The Inside Take on Envestnet's $4.5B Sale to Bain Capital
What You Need to Know
Envestnet said Thursday that it had entered into a $4.5 billion agreement to be bought by Bain Capital.
Some observers have painted the deal as a sign of Envestnet’s struggles, but that framing misses the bigger picture, three senior executives say.
Bain is not focused on cuts but on helping the firm expand its position, one exec says.
Envestnet confirmed Thursday that it had entered into an agreement to be bought by Bain Capital in a transaction valuing the company at $4.5 billion — $3.5 billion in equity and $1.0 billion in debt.
The announcement ended years of speculation about the financial technology firm’s long-term future, brought to a head in April by reports that the firm had engaged Morgan Stanley to speak with potential buyers. The conjecture heated up again earlier this week with a new report from Reuters suggesting the firm had decided to sell to Bain Capital.

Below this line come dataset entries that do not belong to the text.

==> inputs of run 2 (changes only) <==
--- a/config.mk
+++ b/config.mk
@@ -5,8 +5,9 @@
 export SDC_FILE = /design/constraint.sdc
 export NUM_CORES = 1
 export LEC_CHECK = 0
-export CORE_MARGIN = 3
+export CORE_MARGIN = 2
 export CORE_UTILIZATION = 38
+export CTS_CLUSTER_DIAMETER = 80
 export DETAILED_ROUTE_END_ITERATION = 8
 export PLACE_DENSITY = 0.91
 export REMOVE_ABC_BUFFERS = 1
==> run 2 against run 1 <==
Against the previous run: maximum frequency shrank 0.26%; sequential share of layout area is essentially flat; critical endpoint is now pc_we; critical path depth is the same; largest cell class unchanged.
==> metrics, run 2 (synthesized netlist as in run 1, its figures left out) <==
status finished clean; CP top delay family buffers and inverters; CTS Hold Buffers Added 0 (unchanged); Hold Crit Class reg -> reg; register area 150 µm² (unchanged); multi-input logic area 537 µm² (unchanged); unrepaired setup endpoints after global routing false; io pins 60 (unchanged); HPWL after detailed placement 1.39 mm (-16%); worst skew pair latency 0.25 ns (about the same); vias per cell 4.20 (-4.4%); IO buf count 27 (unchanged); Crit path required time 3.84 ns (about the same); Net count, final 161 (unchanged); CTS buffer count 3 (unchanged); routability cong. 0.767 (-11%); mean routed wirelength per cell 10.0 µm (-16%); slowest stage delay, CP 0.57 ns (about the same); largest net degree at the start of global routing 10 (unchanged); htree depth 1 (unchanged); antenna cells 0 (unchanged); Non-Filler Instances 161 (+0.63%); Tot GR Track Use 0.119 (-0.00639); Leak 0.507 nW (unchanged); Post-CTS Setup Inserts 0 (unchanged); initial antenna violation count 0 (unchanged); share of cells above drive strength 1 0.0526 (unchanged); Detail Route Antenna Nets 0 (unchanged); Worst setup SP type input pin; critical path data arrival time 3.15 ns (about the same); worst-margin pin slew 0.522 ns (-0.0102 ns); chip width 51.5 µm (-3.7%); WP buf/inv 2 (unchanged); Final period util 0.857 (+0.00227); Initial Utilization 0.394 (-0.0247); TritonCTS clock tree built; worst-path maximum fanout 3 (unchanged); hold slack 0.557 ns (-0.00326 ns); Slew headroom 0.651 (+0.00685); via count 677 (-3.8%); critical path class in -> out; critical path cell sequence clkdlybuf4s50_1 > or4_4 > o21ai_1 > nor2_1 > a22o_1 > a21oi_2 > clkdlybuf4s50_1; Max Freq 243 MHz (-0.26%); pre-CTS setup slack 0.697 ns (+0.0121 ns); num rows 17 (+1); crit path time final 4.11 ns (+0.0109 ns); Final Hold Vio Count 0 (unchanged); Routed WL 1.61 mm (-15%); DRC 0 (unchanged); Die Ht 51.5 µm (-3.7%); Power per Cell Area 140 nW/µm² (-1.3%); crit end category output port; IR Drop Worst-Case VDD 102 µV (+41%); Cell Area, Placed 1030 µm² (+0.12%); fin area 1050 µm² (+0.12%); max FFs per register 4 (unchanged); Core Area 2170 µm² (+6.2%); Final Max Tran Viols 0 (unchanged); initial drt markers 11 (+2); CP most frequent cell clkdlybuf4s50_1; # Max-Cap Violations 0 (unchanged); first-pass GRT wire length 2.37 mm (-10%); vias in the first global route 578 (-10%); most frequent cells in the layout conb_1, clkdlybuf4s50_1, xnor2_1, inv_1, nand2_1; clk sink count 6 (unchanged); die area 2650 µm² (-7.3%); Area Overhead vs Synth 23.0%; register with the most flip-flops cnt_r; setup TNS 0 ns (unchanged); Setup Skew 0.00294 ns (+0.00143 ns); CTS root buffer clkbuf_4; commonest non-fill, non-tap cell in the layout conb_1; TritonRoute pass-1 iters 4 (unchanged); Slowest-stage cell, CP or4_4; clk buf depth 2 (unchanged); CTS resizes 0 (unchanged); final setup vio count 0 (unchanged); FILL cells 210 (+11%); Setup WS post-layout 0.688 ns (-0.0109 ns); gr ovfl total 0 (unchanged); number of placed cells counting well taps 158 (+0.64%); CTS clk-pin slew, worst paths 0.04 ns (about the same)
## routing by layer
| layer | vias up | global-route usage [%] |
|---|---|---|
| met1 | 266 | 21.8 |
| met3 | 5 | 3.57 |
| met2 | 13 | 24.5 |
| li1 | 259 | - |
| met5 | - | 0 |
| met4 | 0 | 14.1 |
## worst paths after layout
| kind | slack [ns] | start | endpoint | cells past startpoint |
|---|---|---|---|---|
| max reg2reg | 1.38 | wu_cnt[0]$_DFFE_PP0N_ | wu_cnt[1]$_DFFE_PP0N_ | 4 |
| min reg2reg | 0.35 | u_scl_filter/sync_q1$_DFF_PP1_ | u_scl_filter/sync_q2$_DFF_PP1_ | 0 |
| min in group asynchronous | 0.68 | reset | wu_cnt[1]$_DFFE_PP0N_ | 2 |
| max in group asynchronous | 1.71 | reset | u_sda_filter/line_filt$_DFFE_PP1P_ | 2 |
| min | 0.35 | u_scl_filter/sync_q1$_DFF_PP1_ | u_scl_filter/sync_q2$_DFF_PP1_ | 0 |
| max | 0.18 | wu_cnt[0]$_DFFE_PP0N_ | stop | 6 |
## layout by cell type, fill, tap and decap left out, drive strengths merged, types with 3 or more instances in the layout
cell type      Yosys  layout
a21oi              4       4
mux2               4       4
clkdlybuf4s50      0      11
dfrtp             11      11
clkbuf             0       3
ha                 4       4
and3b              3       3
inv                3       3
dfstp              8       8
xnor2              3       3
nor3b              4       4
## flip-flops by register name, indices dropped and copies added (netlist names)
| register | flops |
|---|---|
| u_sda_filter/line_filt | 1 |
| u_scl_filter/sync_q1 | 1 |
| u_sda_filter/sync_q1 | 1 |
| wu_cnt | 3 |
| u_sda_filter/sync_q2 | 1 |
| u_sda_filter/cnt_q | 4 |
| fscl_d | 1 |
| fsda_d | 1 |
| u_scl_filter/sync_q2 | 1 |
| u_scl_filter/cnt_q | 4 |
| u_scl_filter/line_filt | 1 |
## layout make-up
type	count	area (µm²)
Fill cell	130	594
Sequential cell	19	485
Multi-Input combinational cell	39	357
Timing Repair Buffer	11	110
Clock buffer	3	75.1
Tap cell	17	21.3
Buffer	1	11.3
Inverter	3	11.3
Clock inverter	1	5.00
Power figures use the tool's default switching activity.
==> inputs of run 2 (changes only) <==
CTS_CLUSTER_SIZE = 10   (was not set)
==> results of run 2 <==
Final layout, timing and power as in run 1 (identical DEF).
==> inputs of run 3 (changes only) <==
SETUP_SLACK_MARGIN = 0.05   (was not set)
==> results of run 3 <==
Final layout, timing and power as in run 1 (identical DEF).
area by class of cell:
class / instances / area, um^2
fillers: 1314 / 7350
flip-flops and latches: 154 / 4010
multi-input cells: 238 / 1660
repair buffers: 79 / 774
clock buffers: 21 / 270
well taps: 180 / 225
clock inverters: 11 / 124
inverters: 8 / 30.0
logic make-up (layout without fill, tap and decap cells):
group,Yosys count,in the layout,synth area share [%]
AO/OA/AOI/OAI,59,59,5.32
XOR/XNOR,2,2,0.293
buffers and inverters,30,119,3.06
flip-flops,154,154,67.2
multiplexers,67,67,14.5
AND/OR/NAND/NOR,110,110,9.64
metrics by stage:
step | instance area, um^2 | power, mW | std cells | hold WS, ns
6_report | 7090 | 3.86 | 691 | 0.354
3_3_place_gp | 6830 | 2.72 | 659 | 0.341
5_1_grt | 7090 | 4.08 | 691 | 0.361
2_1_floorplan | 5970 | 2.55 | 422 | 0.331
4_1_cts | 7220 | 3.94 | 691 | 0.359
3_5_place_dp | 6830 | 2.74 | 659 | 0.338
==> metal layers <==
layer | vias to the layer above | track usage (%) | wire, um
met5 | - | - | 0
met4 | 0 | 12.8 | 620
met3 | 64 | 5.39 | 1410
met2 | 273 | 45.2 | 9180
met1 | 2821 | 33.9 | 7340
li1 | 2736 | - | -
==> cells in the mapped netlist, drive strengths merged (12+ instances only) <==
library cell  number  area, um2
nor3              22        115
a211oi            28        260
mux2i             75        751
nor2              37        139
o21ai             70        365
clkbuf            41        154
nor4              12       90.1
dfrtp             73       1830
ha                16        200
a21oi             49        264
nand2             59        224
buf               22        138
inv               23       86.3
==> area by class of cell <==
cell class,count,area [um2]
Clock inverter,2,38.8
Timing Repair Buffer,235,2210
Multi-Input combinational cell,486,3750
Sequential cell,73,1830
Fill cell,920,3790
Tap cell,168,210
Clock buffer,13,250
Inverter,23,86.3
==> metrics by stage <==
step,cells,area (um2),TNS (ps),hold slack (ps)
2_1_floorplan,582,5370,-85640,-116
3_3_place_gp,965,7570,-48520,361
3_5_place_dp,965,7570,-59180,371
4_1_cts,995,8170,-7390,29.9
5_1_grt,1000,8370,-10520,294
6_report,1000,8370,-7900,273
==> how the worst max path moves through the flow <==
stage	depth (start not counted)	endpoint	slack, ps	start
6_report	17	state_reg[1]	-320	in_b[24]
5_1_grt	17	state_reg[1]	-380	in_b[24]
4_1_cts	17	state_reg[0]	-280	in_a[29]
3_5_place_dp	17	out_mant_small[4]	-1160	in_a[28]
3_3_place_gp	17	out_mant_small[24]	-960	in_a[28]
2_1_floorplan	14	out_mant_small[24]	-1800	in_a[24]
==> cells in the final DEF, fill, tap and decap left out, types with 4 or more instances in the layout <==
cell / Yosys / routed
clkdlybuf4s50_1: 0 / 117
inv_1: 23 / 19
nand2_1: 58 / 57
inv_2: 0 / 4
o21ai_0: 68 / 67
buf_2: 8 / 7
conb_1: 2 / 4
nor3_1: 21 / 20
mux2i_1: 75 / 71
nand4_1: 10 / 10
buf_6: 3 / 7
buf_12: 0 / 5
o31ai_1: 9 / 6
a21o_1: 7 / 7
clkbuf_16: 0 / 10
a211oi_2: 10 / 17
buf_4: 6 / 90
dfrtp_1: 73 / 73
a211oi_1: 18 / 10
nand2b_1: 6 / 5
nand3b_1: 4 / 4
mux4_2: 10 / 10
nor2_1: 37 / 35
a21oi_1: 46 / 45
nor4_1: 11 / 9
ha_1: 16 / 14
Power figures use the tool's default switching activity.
<file path="config.mk">
export PLATFORM = sky130hd
export DESIGN_NAME = mux_rr_arbiter
export DESIGN_NICKNAME = d
export VERILOG_FILES = /design/src/rtl/mux_rr_arbiter.sv
export SDC_FILE = /design/constraint.sdc
export NUM_CORES = 1
export LEC_CHECK = 0
export CORE_MARGIN = 1
export CORE_UTILIZATION = 40
export CTS_BUF_LIST = sky130_fd_sc_hd__clkbuf_8
export DETAILED_ROUTE_END_ITERATION = 7
export PLACE_DENSITY_LB_ADDON = 0.08
export REMOVE_ABC_BUFFERS = 1
export SYNTH_ARGS = -nofsm -noshare
export SYNTH_HDL_FRONTEND = slang
export SYNTH_SLANG_ARGS = --single-unit
</file>
<file path="constraint.sdc">
create_clock -name clk -period 4.76 [get_ports clk]
set_clock_uncertainty 0.05 [all_clocks]
set_input_delay 0.952 -clock clk [delete_from_list [all_inputs] [get_ports clk]]
set_output_delay 0.952 -clock clk [all_outputs]
set_load 0.02 [all_outputs]
</file>
## src/rtl/can_rx_fifo.sv

```systemverilog
// can_rx_fifo: receive-side frame buffer behind the CAN controller.
// Holds up to 2**DEPTH_LOG2 frames and presents the oldest one to the CPU
// on the 32-bit cs/rs/bytesel register port.
// Optional acceptance filter (FMATCH/FMASK at rs=4/5) built only when
// CAN_RX_FIFO_FILTER_EN is defined; otherwise every frame is accepted.
//
// Handshake: frm_stb is a one-cycle strobe carrying a complete frame; there is
// no back-pressure. frm_ack pulses exactly one cycle after every strobe, whether
// the frame was stored, dropped on overflow, or rejected by the filter.
module can_rx_fifo #(
  parameter int DEPTH_LOG2 = 2
) (
  input  logic        clk,
  input  logic        reset,
  input  logic        frm_stb,
  input  logic [28:0] frm_id,
  input  logic        frm_ext,
  input  logic        frm_rtr,
  input  logic [3:0]  frm_dlc,
  input  logic [63:0] frm_data,
  output logic        frm_ack,
  input  logic        cs,
  input  logic [2:0]  rs,
  input  logic [3:0]  bytesel,
  input  logic [31:0] d,
  output logic [31:0] q,
  output logic        irq
);

  localparam int DEPTH = 1 << DEPTH_LOG2;
  localparam int CNT_W = DEPTH_LOG2 + 1;

  // Entry layout: {ext, rtr, id[28:0], dlc[3:0], data[63:0]}
  logic [98:0]           r_mem [DEPTH];
  logic [DEPTH_LOG2-1:0] r_wr_ptr;
  logic [DEPTH_LOG2-1:0] r_rd_ptr;
  logic [CNT_W-1:0]      r_count;
  logic                  r_ovf;
  logic                  r_ack;
  logic                  r_irq;
  logic [1:0]            r_irqen;

  logic        w_empty;
  logic        w_full;
  logic        w_stat_wr;
  logic        w_pop;
  logic        w_clr_ovf;
  logic        w_accept;
  logic        w_push;
  logic        w_drop;
  logic [98:0] w_head;
  logic [7:0]  w_cnt8;
  logic        w_unused_ok;

  assign w_empty   = (r_count == '0);
  assign w_full    = (r_count == CNT_W'(DEPTH));
  assign w_stat_wr = cs & (rs == 3'd1);
  assign w_pop     = w_stat_wr & bytesel[0] & d[0] & ~w_empty;
  assign w_clr_ovf = w_stat_wr & bytesel[0] & d[1];
  // A pop in the same cycle frees a slot, so a full FIFO still accepts.
  assign w_push    = frm_stb & w_accept & (~w_full | w_pop);
  assign w_drop    = frm_stb & w_accept & w_full & ~w_pop;
  // Head fields read as zero while empty (storage is never reset).
  assign w_head    = w_empty ? '0 : r_mem[r_rd_ptr];
  assign w_cnt8    = 8'(r_count);
  assign frm_ack   = r_ack;
  assign irq       = r_irq;
  // Write-data bits and byte lanes that no register consumes.
  assign w_unused_ok = ^{d, bytesel};

`ifdef CAN_RX_FIFO_FILTER_EN
  logic        r_m_ext;
  logic [28:0] r_m_id;
  logic        r_k_ext;
  logic [28:0] r_k_id;
  logic        w_fwr;

  assign w_fwr    = cs & (bytesel == 4'b1111);
  assign w_accept = (((frm_id ^ r_m_id) & r_k_id) == '0) &
                    (~r_k_ext | (frm_ext == r_m_ext));

  // Filter registers: full 32-bit writes only; zero means accept-all.
  always_ff @(posedge clk) begin
    if (reset) begin
      r_m_ext <= 1'b0;
      r_m_id  <= '0;
      r_k_ext <= 1'b0;
      r_k_id  <= '0;
    end else if (w_fwr) begin
      if (rs == 3'd4) begin
        r_m_ext <= d[31];
        r_m_id  <= d[28:0];
      end
      if (rs == 3'd5) begin
        r_k_ext <= d[31];
        r_k_id  <= d[28:0];
      end
    end
  end
`else
  assign w_accept = 1'b1;
`endif

  // Frame storage write; not reset, contents behind rd_ptr are don't-care.
  always_ff @(posedge clk) begin
    if (w_push && !reset) begin
      r_mem[r_wr_ptr] <= {frm_ext, frm_rtr, frm_id, frm_dlc, frm_data};
    end
  end

  // Pointers, occupancy, sticky overflow, irq enable, ack and irq outputs.
  always_ff @(posedge clk) begin
    if (reset) begin
      r_wr_ptr <= '0;
      r_rd_ptr <= '0;
      r_count  <= '0;
      r_ovf    <= 1'b0;
      r_irqen  <= 2'b00;
      r_ack    <= 1'b0;
      r_irq    <= 1'b0;
    end else begin
      if (w_push) r_wr_ptr <= r_wr_ptr + 1'b1;
      if (w_pop)  r_rd_ptr <= r_rd_ptr + 1'b1;
      case ({w_push, w_pop})
        2'b10:   r_count <= r_count + 1'b1;
        2'b01:   r_count <= r_count - 1'b1;
        default: r_count <= r_count;
      endcase
      // A new drop in the same cycle as a clear keeps ovf set.
      if (w_drop)         r_ovf <= 1'b1;
      else if (w_clr_ovf) r_ovf <= 1'b0;
      if (w_stat_wr && bytesel[3]) r_irqen <= d[31:30];
      r_ack <= frm_stb;
      r_irq <= (r_irqen[0] & ~w_empty) | (r_irqen[1] & r_ovf);
    end
  end

  // Combinational register read mux; zero when not selected.
  always_comb begin
    q = '0;
    if (cs) begin
      case (rs)
        3'd0: q = {w_head[98], w_head[97], 1'b0, w_head[96:68]};
        3'd1: q = {r_irqen, 11'b0, r_ovf, w_full, w_empty, w_cnt8,
                   4'b0, w_head[67:64]};
        3'd2: q = w_head[31:0];
        3'd3: q = w_head[63:32];
`ifdef CAN_RX_FIFO_FILTER_EN
        3'd4: q = {r_m_ext, 2'b0, r_m_id};
        3'd5: q = {r_k_ext, 2'b0, r_k_id};
`endif
        default: q = '0;
      endcase
    end
  end

endmodule

```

Now, the details of the transaction are confirmed, including the decision by BlackRock, Fidelity, Franklin Templeton, State Street and Reverence Capital to join in the deal as minority shareholders.
Some early observers have interpreted the sale as a sign of big challenges facing Envestnet, arguing the firm needs to “right the ship” by paying down debt and more fully integrating its many acquired businesses and capabilities.
But in an interview Thursday with ThinkAdvisor, a trio of senior Envestnet executives said that framing misses the bigger picture. Envestnet is already a market leader in key segments of the wealth management and advisor industries, they said, and the new backing by Bain Capital will give the firm new resources and flexibility to achieve its closely related integration and growth goals.
On the call were Tom Sipp, executive vice president of business lines; Molly Weiss, chief product officer for wealthtech and solutions; and Dana D’Auria, group president of Envestnet Solutions and co-chief investment officer.
The trio each gave their respective views of how Envestnet will benefit from the new ownership structure, emphasizing that Bain is coming to the table to support the firm, not disrupt its longstanding strategy.
A ‘Monumental Day’
“This is a monumental day for Envestnet,” Sipp said. “We are entering the next chapter for the company with the best partners we could possibly have. Bain thinks very long term, and they’re very strategic. Plus, they bring experts to the table that will be very, very helpful to make us better and deliver faster on our vision.”
Sipp pointed to the strategic backing from BlackRock, Fidelity, Franklin Templeton and State Street as “a stamp of approval” for Envestnet’s strategy. He noted that Reverence Capital’s support of Bain in the deal as a minority backer will also bring key insights and expertise to the table.
“When you combine the new backing with the fact that we will be private, it’s a really big deal,” Sipp continued. “It allows us to get out of the focus on the quarterly earnings cycle and to be truly strategic about how we proceed for the long term.”
(The firm’s stock traded down slightly Thursday, the day of the announcement, and while the stock price is up about 24% in 2024, it is down more than 15% from five years ago.)
Asked whether he expects any big changes in the firm’s strategy under Bain’s leadership, Sipp said the answer is a clear “no.” There will naturally be some changes as the ownership transition unfolds, and there will be new efficiencies and automations, he said, but the core of the strategy is clear to everyone.
“They’re extremely aligned with our existing strategy and our existing leadership,” Sipp said. “So, this is more about asking how can they be helpful in allowing us to move faster and deliver more to our clients in a holistic, better way?”